* [THE TASK]
Which lines below hold the word "itself"? Report each one.
--- DATA RECORDS Enclosed Below ---
<file path="src/hw/axi_sram_pkg.sv">
// AXI SRAM shared definitions
package axi_sram_pkg;

  // --------------------------------------------------------------------------
  // Bus widths and memory geometry
  // --------------------------------------------------------------------------
  localparam int AXI_ADDR_W = 32;
  localparam int AXI_DATA_W = 64;
  localparam int AXI_STRB_W = 8;
  localparam int AXI_ID_W   = 4;

  localparam int SRAM_DEPTH = 1024;
  localparam int SRAM_IDX_W = 10;
  // Byte offset bits inside one 64-bit word
  localparam int WORD_LSB   = 3;

  // --------------------------------------------------------------------------
  // Burst and response codes
  // --------------------------------------------------------------------------
  localparam logic [1:0] BURST_FIXED = 2'b00;
  localparam logic [1:0] BURST_INCR  = 2'b01;
  localparam logic [1:0] BURST_WRAP  = 2'b10;
  localparam logic [1:0] BURST_RSVD  = 2'b11;

  localparam logic [1:0] RESP_OKAY   = 2'b00;
  localparam logic [1:0] RESP_SLVERR = 2'b10;

  // --------------------------------------------------------------------------
  // Channel payloads
  // --------------------------------------------------------------------------
  // Shared by AW and AR
  typedef struct packed {
    logic [AXI_ID_W-1:0]   id;
    logic [AXI_ADDR_W-1:0] addr;
    logic [7:0]            len;
    logic [2:0]            size;
    logic [1:0]            burst;
  } axi_ax_t;

  typedef struct packed {
    logic [AXI_DATA_W-1:0] data;
    logic [AXI_STRB_W-1:0] strb;
    logic                  last;
  } axi_w_t;

  typedef struct packed {
    logic [AXI_ID_W-1:0] id;
    logic [1:0]          resp;
  } axi_b_t;

  typedef struct packed {
    logic [AXI_ID_W-1:0]   id;
    logic [AXI_DATA_W-1:0] data;
    logic [1:0]            resp;
    logic                  last;
  } axi_r_t;

endpackage

</file>
<file path="src/hw/axi_burst_addr.sv">
// AXI burst address stepper
`timescale 1ns/10ps

module axi_burst_addr (
  input  axi_sram_pkg::axi_ax_t                i_req,
  input  logic [axi_sram_pkg::AXI_ADDR_W-1:0] i_cur_addr,
  output logic [axi_sram_pkg::AXI_ADDR_W-1:0] o_next_addr,
  output logic                                 o_illegal
);
  import axi_sram_pkg::*;

  logic [AXI_ADDR_W-1:0] beat_bytes;
  logic [AXI_ADDR_W-1:0] incr_addr;
  logic [AXI_ADDR_W-1:0] wrap_bytes;
  logic [AXI_ADDR_W-1:0] wrap_mask;
  logic                  wrap_len_ok;

  assign beat_bytes = AXI_ADDR_W'(1) << i_req.size;
  assign incr_addr  = i_cur_addr + beat_bytes;

  // Window size is beats times beat size, aligned to itself
  assign wrap_bytes = (AXI_ADDR_W'(i_req.len) + AXI_ADDR_W'(1)) << i_req.size;
  assign wrap_mask  = wrap_bytes - AXI_ADDR_W'(1);

  always_comb begin
    case (i_req.len)
      8'd1, 8'd3, 8'd7, 8'd15: wrap_len_ok = 1'b1;
      default:                 wrap_len_ok = 1'b0;
    endcase
  end

  always_comb begin
    case (i_req.burst)
      BURST_INCR: o_next_addr = incr_addr;
      BURST_WRAP: o_next_addr = (i_cur_addr & ~wrap_mask) | (incr_addr & wrap_mask);
      default:    o_next_addr = i_cur_addr;
    endcase
  end

  assign o_illegal = (i_req.burst == BURST_RSVD) ||
                     ((i_req.burst == BURST_WRAP) && !wrap_len_ok) ||
                     (i_req.size > 3'(WORD_LSB));

endmodule

</file>
<file path="src/hw/axi_sram_wr.sv">
// AXI SRAM write engine
`timescale 1ns/10ps

module axi_sram_wr (
  input  logic                                 i_aclk,
  input  logic                                 i_arst_n,
  input  axi_sram_pkg::axi_ax_t                i_aw,
  input  logic                                 i_aw_valid,
  output logic                                 o_aw_ready,
  input  axi_sram_pkg::axi_w_t                 i_w,
  input  logic                                 i_w_valid,
  output logic                                 o_w_ready,
  output axi_sram_pkg::axi_b_t                 o_b,
  output logic                                 o_b_valid,
  input  logic                                 i_b_ready,
  output logic                                 o_we,
  output logic [axi_sram_pkg::SRAM_IDX_W-1:0] o_widx,
  output logic [axi_sram_pkg::AXI_DATA_W-1:0] o_wdata,
  output logic [axi_sram_pkg::AXI_STRB_W-1:0] o_wbe
);
  import axi_sram_pkg::*;

  typedef enum logic [1:0] {
    WR_IDLE,
    WR_DATA,
    WR_RESP
  } wr_state_t;

  wr_state_t             state;
  axi_ax_t               req;
  logic [AXI_ADDR_W-1:0] cur_addr;
  logic [AXI_ADDR_W-1:0] next_addr;
  logic                  illegal;
  logic                  beat_err;
  logic                  err_flag;
  logic                  aw_fire;
  logic                  w_fire;
  logic                  b_fire;

  assign aw_fire = i_aw_valid & o_aw_ready;
  assign w_fire  = i_w_valid & o_w_ready;
  assign b_fire  = o_b_valid & i_b_ready;

  assign o_aw_ready = (state == WR_IDLE);
  assign o_w_ready  = (state == WR_DATA);
  assign o_b_valid  = (state == WR_RESP);

  assign beat_err = illegal | (cur_addr[AXI_ADDR_W-1:SRAM_IDX_W+WORD_LSB] != '0);

  // Memory write on the W transfer edge itself
  assign o_we    = w_fire & ~beat_err;
  assign o_widx  = cur_addr[SRAM_IDX_W+WORD_LSB-1:WORD_LSB];
  assign o_wdata = i_w.data;
  assign o_wbe   = i_w.strb;

  assign o_b.id   = req.id;
  assign o_b.resp = err_flag ? RESP_SLVERR : RESP_OKAY;

  axi_burst_addr i_axi_burst_addr (
    .i_req       (req),
    .i_cur_addr  (cur_addr),
    .o_next_addr (next_addr),
    .o_illegal   (illegal)
  );

  // --------------------------------------------------------------------------
  // FSM and sticky error
  // --------------------------------------------------------------------------
  always_ff @(posedge i_aclk or negedge i_arst_n) begin
    if (!i_arst_n) begin
      state    <= WR_IDLE;
      err_flag <= 1'b0;
    end else begin
      case (state)
        WR_IDLE: begin
          if (aw_fire) begin
            state    <= WR_DATA;
            err_flag <= 1'b0;
          end
        end
        WR_DATA: begin
          if (w_fire) begin
            if (beat_err) begin
              err_flag <= 1'b1;
            end
            if (i_w.last) begin
              state <= WR_RESP;
            end
          end
        end
        WR_RESP: begin
          if (b_fire) begin
            state <= WR_IDLE;
          end
        end
        default: begin
          state <= WR_IDLE;
        end
      endcase
    end
  end

  // Captured request and running beat address
  always_ff @(posedge i_aclk) begin
    if (aw_fire) begin
      req      <= i_aw;
      cur_addr <= i_aw.addr;
    end else if (w_fire) begin
      cur_addr <= next_addr;
    end
  end

endmodule

</file>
--- End of Enclosed DATA RECORDS ---
* [RESPONSE AREA]
  // Window size is beats times beat size, aligned to itself
  // Memory write on the W transfer edge itself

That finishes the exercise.